Campus Aquae al buio
Un blackout improvviso che ha congelato le attività di oltre mille persone, tra atleti, studenti e famiglie. Nella giornata di ieri (14 luglio 2026), il Campus Aquae di Pavia — il cuore pulsante dello sport cittadino e sede dell’unica piscina sportiva del capoluogo — ha dovuto sbarrare inaspettatamente i battenti. Una paralisi totale che ha lasciato l’intera struttura senza luce né servizi, costringendo i gestori a un’immediata e forzata serrata.
La nota ufficiale
La notizia della chiusura è rimbalzata rapidamente tra gli utenti, rimasti increduli davanti ai cancelli sbarrati dell’impianto. La direzione ha affidato a una breve nota ufficiale la spiegazione di quanto stava accadendo:
“A causa di una temporanea interruzione dell’energia elettrica, l’intera struttura Campus Aquae Pavia è momentaneamente chiusa. Ci scusiamo per il disagio e vi invitiamo a seguire i nostri canali social per tutti gli aggiornamenti sulla riapertura”.
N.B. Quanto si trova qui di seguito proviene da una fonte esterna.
==> config.mk <==
export PLATFORM = sky130hd
export DESIGN_NAME = uart_frame_parser
export DESIGN_NICKNAME = d
export VERILOG_FILES = /design/src/rtl/uart_frame_parser.sv
export SDC_FILE = /design/constraint.sdc
export NUM_CORES = 1
export LEC_CHECK = 0
export ABC_AREA = 1
export BUFFER_PORTS_ARGS = -buffer_cell sky130_fd_sc_hd__buf_2
export CORE_ASPECT_RATIO = 0.6
export CORE_UTILIZATION = 50
export CTS_BUF_LIST = sky130_fd_sc_hd__clkbuf_8
export DETAILED_ROUTE_END_ITERATION = 16
export PLACE_DENSITY = 0.78
export SLEW_MARGIN = 10
export SYNTH_ARGS = -nofsm -noshare
export SYNTH_HDL_FRONTEND = slang
export SYNTH_SLANG_ARGS = --single-unit
==> constraint.sdc <==
create_clock -name I_clk -period 2.31 [get_ports I_clk]
set_input_delay 0.3465 -clock I_clk [delete_from_list [all_inputs] [get_ports I_clk]]
set_output_delay 0.3465 -clock I_clk [all_outputs]
set_load 0.05 [all_outputs]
Con questo messaggio stringato, il centro polifunzionale ha cercato di arginare il caos e informare i propri iscritti del disservizio in corso.
La bolletta non pagata
Dietro l’improvviso stop energetico non ci sarebbe un guasto tecnico sulla linea elettrica, bensì un intoppo di natura burocratica. A causare l’interruzione della corrente, infatti, sarebbe stato il mancato pagamento di una bolletta da parte dell’Università di Pavia. L’ateneo, dall’inizio dell’anno, è tornato a occuparsi direttamente della gestione della struttura, precedentemente affidata a soggetti terzi. Un passaggio di consegne che, a quanto pare, ha portato con sé anche un blackout amministrativo.
Disagi per mille utenti
Le conseguenze del taglio della corrente si sono fatte sentire già a metà mattina, quando adulti e bambini pronti per i corsi di nuoto o per gli allenamenti in palestra sono stati rimandati a casa tra le proteste. I disagi hanno colpito una comunità vastissima: sono circa mille, infatti, le persone che ogni giorno frequentano l’impianto, rinomato per le sue piscine coperte e scoperte, le palestre, la Spa e i vari servizi di ristorazione.
La situazione all’interno del complesso è apparsa spettrale. Il ristorante è rimasto totalmente inaccessibile, mentre i bar hanno potuto distribuire soltanto prodotti confezionati. All’interno di uno dei punti di ristoro, l’unica fonte di illuminazione rimasta era la fievole luce di una candela.
Studenti al buio e telefoni muti
Il blackout non ha risparmiato l’area accademica e ricettiva che ruota attorno al polo sportivo. Senza corrente elettrica sono rimaste la mensa che serve quotidianamente gli studenti universitari, l’intera Spa situata al piano interrato e persino le residenze universitarie che sorgono proprio alle spalle del complesso.
A rendere ancora più difficile la giornata è stato il completo isolamento della struttura. Per ore, centinaia di utenti hanno tentato di mettersi in contatto con la reception per chiedere spiegazioni: i telefoni hanno continuato a squillare a vuoto e i sistemi internet, completamente fuori uso, hanno impedito qualsiasi tipo di comunicazione digitale diretta.
In serata, dopo quasi dieci ore, la situazione è poi tornata alla normalità.